Everything changed that day. We can’t deny it. We can’t avoid it. What happened on Sept. 11, 2001, a cobalt blue weekday a decade ago, rocked America’s foundation. A series of terrorist attacks in New York, Washington, D.C., and in the skies over rural Pennsylvania left us heartbroken and frightened. It was a day most of us old enough to emotionally archive will remember for a lifetime. Just like the Kennedy assassination a generation before, we will share the collective memory and trauma of the Twin Towers at the World Trade Center collapsing in flames and the Pentagon in our nation’s capital punctured and smoldering. The images are seared forever in our consciousness.
If recalling the attacks themselves on anniversaries like this is not enough to stir our stomachs or pinch our nerves, there is ample evidence all around that reminds us that life changed forever on that inglorious day. Access to public places like museums, government buildings and even sports venues has been curtailed. Metal detectors, cameras and screening devices, not to mention hand searches of bags or pat downs, are common. Many high-rises and office-building lobbies now employ uniformed personnel as a deterrent to outsiders. Transportation hubs, particularly airports, have undergone some of the most dramatic makeovers in the wake of 9/11. It’s hard to fathom that not long ago, eager family members or business colleagues escorted air travelers to and from airline gates.
Now, a gauntlet of buttoned-down blue-shirted TSA workers runs your bags, shoes and most private of items through 21st-century screening devices. In fact, one of the most expensive and technologically advanced improvements at the soon-to-be-opened new Terminal 3 at John Wayne Airport is the basement security-screening area. Officials have installed and are testing some of the fastest x-ray monitors to scan checked luggage.

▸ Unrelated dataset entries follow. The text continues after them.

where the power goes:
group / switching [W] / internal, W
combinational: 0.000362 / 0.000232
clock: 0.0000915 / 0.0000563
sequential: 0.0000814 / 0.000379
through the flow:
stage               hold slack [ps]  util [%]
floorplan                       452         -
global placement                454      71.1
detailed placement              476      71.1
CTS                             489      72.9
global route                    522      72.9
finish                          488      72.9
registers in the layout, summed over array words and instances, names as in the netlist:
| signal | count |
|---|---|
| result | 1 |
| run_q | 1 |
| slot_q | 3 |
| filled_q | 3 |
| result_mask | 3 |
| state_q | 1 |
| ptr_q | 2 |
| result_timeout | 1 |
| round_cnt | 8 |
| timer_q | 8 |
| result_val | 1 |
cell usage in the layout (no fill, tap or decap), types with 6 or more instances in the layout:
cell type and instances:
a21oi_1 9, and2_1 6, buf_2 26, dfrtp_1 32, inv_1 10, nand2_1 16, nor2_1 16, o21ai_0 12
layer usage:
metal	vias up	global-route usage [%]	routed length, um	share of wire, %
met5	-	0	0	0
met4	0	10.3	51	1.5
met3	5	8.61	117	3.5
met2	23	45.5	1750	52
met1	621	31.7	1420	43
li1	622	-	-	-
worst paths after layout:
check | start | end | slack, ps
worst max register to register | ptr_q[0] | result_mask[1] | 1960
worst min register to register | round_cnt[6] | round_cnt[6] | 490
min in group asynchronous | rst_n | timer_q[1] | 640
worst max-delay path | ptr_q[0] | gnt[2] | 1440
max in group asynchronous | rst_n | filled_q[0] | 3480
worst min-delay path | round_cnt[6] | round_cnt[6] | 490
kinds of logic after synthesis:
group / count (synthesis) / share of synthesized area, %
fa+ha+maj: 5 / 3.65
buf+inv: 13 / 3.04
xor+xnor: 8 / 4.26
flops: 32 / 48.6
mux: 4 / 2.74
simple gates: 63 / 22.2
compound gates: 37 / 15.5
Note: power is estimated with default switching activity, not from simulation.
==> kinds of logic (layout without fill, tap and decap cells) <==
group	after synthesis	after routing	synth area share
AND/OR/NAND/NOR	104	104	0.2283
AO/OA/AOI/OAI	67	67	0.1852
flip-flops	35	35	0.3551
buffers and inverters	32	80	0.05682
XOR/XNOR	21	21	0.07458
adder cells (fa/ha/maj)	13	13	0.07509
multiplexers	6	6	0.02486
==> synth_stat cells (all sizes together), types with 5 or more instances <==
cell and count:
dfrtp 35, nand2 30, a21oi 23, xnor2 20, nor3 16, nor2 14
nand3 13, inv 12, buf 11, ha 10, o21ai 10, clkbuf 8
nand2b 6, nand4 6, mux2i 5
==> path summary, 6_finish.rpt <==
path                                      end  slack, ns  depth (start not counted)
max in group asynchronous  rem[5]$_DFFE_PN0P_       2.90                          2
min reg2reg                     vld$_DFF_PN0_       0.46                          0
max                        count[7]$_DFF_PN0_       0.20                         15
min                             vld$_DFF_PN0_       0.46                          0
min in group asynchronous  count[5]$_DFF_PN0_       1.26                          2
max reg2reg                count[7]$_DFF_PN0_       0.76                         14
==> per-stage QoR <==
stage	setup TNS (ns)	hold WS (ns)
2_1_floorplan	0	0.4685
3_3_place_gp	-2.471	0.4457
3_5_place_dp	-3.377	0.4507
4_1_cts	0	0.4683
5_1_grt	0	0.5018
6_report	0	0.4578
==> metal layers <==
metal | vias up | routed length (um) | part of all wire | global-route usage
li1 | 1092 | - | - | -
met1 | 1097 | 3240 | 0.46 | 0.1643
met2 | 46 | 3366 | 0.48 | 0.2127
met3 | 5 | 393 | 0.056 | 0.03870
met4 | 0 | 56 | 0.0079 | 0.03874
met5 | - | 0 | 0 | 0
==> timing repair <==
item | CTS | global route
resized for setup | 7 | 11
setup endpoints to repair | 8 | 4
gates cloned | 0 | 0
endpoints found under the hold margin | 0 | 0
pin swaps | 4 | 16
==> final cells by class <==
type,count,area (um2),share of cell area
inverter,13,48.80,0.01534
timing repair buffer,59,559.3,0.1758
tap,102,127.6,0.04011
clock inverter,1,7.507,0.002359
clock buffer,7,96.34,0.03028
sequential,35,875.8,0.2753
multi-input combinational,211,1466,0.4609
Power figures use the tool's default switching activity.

But the impact goes beyond the physical intrusion in our lives. The psychological dent is real. Just last week, when the strongest East Coast earthquake in a century struck the region, rattled residents told reporters that their first reaction to the noise and shaking was that it was a terrorist attack. When it wasn’t, one Virginia attorney told CNN, “Thank God it was only an earthquake.” The fear of another foreign assault still rests just below the surface. As a result, racial profiling is still part of post-9/11 America. It is wrong, but on some level unavoidable with our growing diversity and the sheer size of our population. What 9/11 did was put America on alert. The most trusting nation on the planet is less trusting today of outsiders and even some of our citizens.

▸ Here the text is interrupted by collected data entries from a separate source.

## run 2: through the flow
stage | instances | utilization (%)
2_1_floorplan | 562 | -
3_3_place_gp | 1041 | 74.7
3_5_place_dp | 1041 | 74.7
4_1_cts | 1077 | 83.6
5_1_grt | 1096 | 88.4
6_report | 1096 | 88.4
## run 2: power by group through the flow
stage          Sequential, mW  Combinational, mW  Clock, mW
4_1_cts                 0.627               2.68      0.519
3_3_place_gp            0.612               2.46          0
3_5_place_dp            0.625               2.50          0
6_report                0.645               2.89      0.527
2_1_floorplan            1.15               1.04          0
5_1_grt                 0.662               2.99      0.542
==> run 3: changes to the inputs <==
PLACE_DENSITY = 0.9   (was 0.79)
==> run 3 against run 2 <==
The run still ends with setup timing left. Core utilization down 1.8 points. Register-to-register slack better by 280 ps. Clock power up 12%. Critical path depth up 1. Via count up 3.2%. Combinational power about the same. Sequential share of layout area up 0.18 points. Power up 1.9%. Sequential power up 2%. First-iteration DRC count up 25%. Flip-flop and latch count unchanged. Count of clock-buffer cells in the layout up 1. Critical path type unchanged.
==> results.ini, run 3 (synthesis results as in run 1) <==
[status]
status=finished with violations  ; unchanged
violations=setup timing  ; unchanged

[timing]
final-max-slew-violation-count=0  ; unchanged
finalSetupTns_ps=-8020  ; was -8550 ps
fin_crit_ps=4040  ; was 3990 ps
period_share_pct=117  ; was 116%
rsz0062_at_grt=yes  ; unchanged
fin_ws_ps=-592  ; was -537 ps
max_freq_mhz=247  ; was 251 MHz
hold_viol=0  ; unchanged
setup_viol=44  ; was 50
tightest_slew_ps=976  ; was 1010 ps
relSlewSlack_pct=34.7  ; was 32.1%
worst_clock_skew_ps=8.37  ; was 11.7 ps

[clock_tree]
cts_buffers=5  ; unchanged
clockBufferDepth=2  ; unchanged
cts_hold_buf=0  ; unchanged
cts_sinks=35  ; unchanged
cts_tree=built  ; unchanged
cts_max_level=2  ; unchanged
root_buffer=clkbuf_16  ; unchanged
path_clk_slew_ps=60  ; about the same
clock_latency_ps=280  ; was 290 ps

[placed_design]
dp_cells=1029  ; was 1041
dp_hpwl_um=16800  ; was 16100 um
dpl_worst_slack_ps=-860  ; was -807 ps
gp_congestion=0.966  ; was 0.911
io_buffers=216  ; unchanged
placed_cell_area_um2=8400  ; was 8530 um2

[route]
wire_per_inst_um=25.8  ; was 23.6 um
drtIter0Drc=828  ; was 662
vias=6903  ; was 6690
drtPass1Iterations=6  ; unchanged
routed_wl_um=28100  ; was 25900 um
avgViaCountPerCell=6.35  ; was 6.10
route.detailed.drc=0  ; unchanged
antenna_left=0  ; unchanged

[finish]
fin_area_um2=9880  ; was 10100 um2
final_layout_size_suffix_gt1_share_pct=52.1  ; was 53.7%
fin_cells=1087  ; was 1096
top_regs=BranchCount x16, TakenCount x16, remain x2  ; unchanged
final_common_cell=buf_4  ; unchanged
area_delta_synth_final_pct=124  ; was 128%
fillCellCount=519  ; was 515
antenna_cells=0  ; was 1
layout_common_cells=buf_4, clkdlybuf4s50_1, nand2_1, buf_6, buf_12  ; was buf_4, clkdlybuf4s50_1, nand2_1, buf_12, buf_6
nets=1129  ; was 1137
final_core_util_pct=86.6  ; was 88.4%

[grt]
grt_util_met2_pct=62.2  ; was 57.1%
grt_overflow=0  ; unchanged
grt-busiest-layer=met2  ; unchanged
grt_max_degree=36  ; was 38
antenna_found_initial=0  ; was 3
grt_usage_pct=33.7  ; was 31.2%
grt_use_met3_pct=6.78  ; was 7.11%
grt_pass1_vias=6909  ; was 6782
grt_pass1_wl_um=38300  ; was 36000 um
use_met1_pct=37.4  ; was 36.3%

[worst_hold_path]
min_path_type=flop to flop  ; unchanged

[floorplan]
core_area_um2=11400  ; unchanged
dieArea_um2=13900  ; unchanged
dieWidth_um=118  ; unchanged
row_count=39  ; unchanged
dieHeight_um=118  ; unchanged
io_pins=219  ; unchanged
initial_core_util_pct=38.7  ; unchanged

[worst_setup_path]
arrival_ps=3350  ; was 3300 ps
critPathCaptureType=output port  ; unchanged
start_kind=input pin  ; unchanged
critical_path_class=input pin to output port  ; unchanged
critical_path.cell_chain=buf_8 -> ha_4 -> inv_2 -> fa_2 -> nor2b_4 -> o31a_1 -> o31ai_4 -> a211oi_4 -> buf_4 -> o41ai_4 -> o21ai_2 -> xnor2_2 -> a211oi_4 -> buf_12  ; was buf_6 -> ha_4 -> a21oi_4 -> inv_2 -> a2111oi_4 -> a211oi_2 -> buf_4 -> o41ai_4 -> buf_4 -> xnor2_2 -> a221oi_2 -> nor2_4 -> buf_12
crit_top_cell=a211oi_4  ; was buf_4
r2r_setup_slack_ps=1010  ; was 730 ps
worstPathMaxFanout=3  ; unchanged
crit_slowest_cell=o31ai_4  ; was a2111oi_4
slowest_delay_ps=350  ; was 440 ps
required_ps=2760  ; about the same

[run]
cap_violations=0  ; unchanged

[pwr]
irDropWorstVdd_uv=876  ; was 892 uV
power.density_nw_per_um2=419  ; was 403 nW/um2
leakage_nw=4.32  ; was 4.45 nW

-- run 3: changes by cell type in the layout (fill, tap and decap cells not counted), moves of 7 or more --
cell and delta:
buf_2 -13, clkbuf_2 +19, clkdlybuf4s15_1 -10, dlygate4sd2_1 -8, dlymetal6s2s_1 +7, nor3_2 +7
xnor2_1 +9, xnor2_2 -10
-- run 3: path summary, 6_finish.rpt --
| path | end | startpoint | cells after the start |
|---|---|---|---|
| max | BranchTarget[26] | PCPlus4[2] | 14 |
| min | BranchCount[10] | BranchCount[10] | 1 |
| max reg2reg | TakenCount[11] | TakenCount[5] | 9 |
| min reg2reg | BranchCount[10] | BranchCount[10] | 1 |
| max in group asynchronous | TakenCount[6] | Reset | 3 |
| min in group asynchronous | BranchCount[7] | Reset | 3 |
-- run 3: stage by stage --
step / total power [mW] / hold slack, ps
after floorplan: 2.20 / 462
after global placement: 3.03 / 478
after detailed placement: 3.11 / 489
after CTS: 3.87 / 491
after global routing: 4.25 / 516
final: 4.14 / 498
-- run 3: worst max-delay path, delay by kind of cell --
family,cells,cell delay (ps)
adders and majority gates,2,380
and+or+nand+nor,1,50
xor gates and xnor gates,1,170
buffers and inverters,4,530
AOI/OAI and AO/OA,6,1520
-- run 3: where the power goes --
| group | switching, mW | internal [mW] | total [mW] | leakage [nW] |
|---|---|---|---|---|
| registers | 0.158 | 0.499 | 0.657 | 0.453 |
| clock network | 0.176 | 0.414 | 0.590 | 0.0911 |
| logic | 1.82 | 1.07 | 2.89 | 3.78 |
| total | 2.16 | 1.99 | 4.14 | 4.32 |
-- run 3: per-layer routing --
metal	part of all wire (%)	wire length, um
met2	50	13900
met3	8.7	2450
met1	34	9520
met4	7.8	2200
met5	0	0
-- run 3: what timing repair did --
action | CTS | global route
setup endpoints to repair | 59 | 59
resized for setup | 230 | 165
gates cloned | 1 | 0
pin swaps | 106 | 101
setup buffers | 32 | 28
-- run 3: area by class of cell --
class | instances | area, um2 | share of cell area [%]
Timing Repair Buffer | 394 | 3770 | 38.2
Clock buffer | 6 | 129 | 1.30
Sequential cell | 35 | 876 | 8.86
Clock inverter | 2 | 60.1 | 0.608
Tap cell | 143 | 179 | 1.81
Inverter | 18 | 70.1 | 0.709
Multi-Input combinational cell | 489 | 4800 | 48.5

I don’t have an issue with any of the measures we have adopted to fortify our society, and if anyone should be steamed it might be me. Having had a hip and ankle replaced, I am a TSA poster boy. Every time I fly, I receive a full-body search while family members or colleagues wait. Inconvenient? Perhaps. Necessary? Absolutely, when you recall the images of jetliners broadsiding the World Trade Center.
The cost to adjust to life after 9/11 has been significant, emotionally and in hard dollars. But the last time I checked, we are still the model of freedom. We’re not perfect, and although the physical barriers to accessing public places and to travel are annoying, we have reluctantly come to accept them. And, there isn’t a piece of soil I’d rather call home than America.